* Problem to solve:
Count the lines below with the string "cycle" in them. Only the number should be given.

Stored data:
**src/rtl/armleocpu_prefetch.sv**
```systemverilog
// Purpose: instruction prefetch unit; fetches via the cache port into a DEPTH-entry buffer feeding decode.
// Latency: EXECUTE is presented combinationally; data is visible at f2d one cycle after c_done.
// Backpressure: fetch stalls when the buffer plus the in-flight request would overflow; d2f_ready pops the head.
module armleocpu_prefetch #(
    parameter int DEPTH                   = 4,
    parameter int DEBUG_CMD_WIDTH         = 4,
    parameter int F2E_TYPE_WIDTH          = 2,
    parameter int ARMLEOCPU_D2F_CMD_WIDTH = 2
) (
    input  logic                               clk,
    input  logic                               rst_n,
    input  logic [31:0]                        reset_vector,
    output logic [3:0]                         c_cmd,
    output logic [31:0]                        c_address,
    input  logic                               c_done,
    input  logic [3:0]                         c_response,
    input  logic [31:0]                        c_load_data,
    input  logic                               interrupt_pending,
    input  logic                               dbg_mode,
    input  logic                               dbg_cmd_valid,
    input  logic [DEBUG_CMD_WIDTH-1:0]         dbg_cmd,
    input  logic [31:0]                        dbg_arg0,
    output logic                               dbg_cmd_ready,
    output logic                               dbg_pipeline_busy,
    output logic                               f2d_valid,
    output logic [F2E_TYPE_WIDTH-1:0]          f2d_type,
    output logic [31:0]                        f2d_instr,
    output logic [31:0]                        f2d_pc,
    output logic [3:0]                         f2d_resp,
    input  logic                               d2f_ready,
    input  logic [ARMLEOCPU_D2F_CMD_WIDTH-1:0] d2f_cmd,
    input  logic [31:0]                        d2f_branchtarget
);
    localparam int PW = $clog2(DEPTH);
    localparam int CW = PW + 1;

    localparam logic [3:0] CACHE_CMD_NONE         = 4'd0;
    localparam logic [3:0] CACHE_CMD_EXECUTE      = 4'd1;
    localparam logic [3:0] CACHE_CMD_FLUSH_ALL    = 4'd4;
    localparam logic [3:0] CACHE_RESPONSE_SUCCESS = 4'd0;
    localparam logic [F2E_TYPE_WIDTH-1:0] F2E_TYPE_INSTR             = F2E_TYPE_WIDTH'(0);
    localparam logic [F2E_TYPE_WIDTH-1:0] F2E_TYPE_INTERRUPT_PENDING = F2E_TYPE_WIDTH'(1);
    localparam logic [ARMLEOCPU_D2F_CMD_WIDTH-1:0] D2F_CMD_START_BRANCH = ARMLEOCPU_D2F_CMD_WIDTH'(1);
    localparam logic [ARMLEOCPU_D2F_CMD_WIDTH-1:0] D2F_CMD_FLUSH        = ARMLEOCPU_D2F_CMD_WIDTH'(2);
    localparam logic [DEBUG_CMD_WIDTH-1:0] DEBUG_CMD_JUMP = DEBUG_CMD_WIDTH'(1);

    // Which cache request, if any, is in flight.
    typedef enum logic [1:0] {ST_IDLE, ST_EXEC, ST_FLUSH} state_t;

    state_t        state_q, state_d;
    logic [31:0]   npc_q, npc_d, req_addr_q, req_addr_d;
    logic          halt_q, halt_d, discard_q, discard_d;
    logic          start_q, start_d, flush_pend_q, flush_pend_d;
    logic [PW-1:0] wptr_q, wptr_d, rptr_q, rptr_d;
    logic [CW-1:0] count_q, count_d, count_after;

    logic [31:0]   fifo_instr [DEPTH];
    logic [31:0]   fifo_pc    [DEPTH];
    logic [3:0]    fifo_resp  [DEPTH];

    logic          dbg_ack, jump, branch, flush, redirect, done, idle_now;
    logic          push, pop, halt_eff, fetch_ok, issue_exec, issue_flush;
    logic [31:0]   npc_eff;

    // Command decode, issue decision, cache port drive and next-state for every register.
    always_comb begin
        dbg_ack     = rst_n && dbg_mode && dbg_cmd_valid && (state_q == ST_IDLE);
        jump        = dbg_ack && (dbg_cmd == DEBUG_CMD_JUMP);
        branch      = rst_n && d2f_ready && !jump && (d2f_cmd == D2F_CMD_START_BRANCH);
        flush       = rst_n && d2f_ready && !jump && (d2f_cmd == D2F_CMD_FLUSH);
        redirect    = jump || branch || flush;
        done        = (state_q != ST_IDLE) && c_done;
        idle_now    = rst_n && ((state_q == ST_IDLE) || done);
        // A redirect in the completion cycle drops the returning data too.
        push        = (state_q == ST_EXEC) && c_done && !discard_q && !redirect;
        pop         = rst_n && d2f_ready && !interrupt_pending && (count_q != '0) && !redirect;

        npc_eff = npc_q;
        if (jump)
            npc_eff = dbg_arg0;
        else if (branch || flush)
            npc_eff = d2f_branchtarget;
        else if (start_q)
            npc_eff = reset_vector;

        // An error completing this cycle must already block the back-to-back issue.
        halt_eff    = !redirect && (halt_q || (push && (c_response != CACHE_RESPONSE_SUCCESS)));
        count_after = redirect ? '0 : (count_q + CW'(push) - CW'(pop));
        // Room is judged after this edge's push/pop so the new request always has a slot.
        fetch_ok    = !halt_eff && !dbg_mode && !interrupt_pending && (count_after < CW'(DEPTH));
        issue_flush = idle_now && (flush || flush_pend_q);
        issue_exec  = idle_now && !issue_flush && fetch_ok;

        c_cmd     = CACHE_CMD_NONE;
        c_address = req_addr_q;
        if (issue_flush) begin
            c_cmd     = CACHE_CMD_FLUSH_ALL;
            c_address = npc_eff;
        end else if (issue_exec) begin
            c_cmd     = CACHE_CMD_EXECUTE;
            c_address = npc_eff;
        end else if (rst_n && (state_q != ST_IDLE) && !c_done) begin
            c_cmd = (state_q == ST_EXEC) ? CACHE_CMD_EXECUTE : CACHE_CMD_FLUSH_ALL;
        end

        state_d = state_q;
        if (issue_exec)
            state_d = ST_EXEC;
        else if (issue_flush)
            state_d = ST_FLUSH;
        else if (done)
            state_d = ST_IDLE;

        req_addr_d = (issue_exec || issue_flush) ? npc_eff : req_addr_q;
        npc_d      = issue_exec ? (npc_eff + 32'd4) : npc_eff;
        start_d    = start_q && !issue_exec && !redirect;
        halt_d     = halt_eff;

        discard_d = discard_q;
        if (issue_exec || issue_flush || done)
            discard_d = 1'b0;
        else if (redirect && (state_q == ST_EXEC))
            discard_d = 1'b1;

        // A flush arriving during FLUSH_ALL only retargets; one during EXECUTE waits for it.
        flush_pend_d = flush_pend_q;
        if (issue_flush)
            flush_pend_d = 1'b0;
        else if (flush && (state_q == ST_EXEC))
            flush_pend_d = 1'b1;

        count_d = count_after;
        wptr_d  = wptr_q;
        rptr_d  = rptr_q;
        if (redirect) begin
            wptr_d = '0;
            rptr_d = '0;
        end else begin
            if (push)
                wptr_d = wptr_q + PW'(1);
            if (pop)
                rptr_d = rptr_q + PW'(1);
        end
    end

    assign f2d_valid         = rst_n && (interrupt_pending || (count_q != '0));
    assign f2d_type          = interrupt_pending ? F2E_TYPE_INTERRUPT_PENDING : F2E_TYPE_INSTR;
    assign f2d_pc            = (interrupt_pending && (count_q == '0)) ? npc_q : fifo_pc[rptr_q];
    assign f2d_instr         = fifo_instr[rptr_q];
    assign f2d_resp          = fifo_resp[rptr_q];
    assign dbg_cmd_ready     = dbg_ack;
    assign dbg_pipeline_busy = (state_q != ST_IDLE);

    // Control state; reset abandons any in-flight request.
    always_ff @(posedge clk or negedge rst_n) begin
        if (!rst_n) begin
            state_q      <= ST_IDLE;
            npc_q        <= '0;
            req_addr_q   <= '0;
            halt_q       <= 1'b0;
            discard_q    <= 1'b0;
            start_q      <= 1'b1;
            flush_pend_q <= 1'b0;
            wptr_q       <= '0;
            rptr_q       <= '0;
            count_q      <= '0;
        end else begin
            state_q      <= state_d;
            npc_q        <= npc_d;
            req_addr_q   <= req_addr_d;
            halt_q       <= halt_d;
            discard_q    <= discard_d;
            start_q      <= start_d;
            flush_pend_q <= flush_pend_d;
            wptr_q       <= wptr_d;
            rptr_q       <= rptr_d;
            count_q      <= count_d;
        end
    end

    // Buffer storage; contents are only meaningful below the occupancy count.
    always_ff @(posedge clk) begin
        if (push) begin
            fifo_instr[wptr_q] <= c_load_data;
            fifo_pc[wptr_q]    <= req_addr_q;
            fifo_resp[wptr_q]  <= c_response;
        end
    end
endmodule

```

* Solution below:
3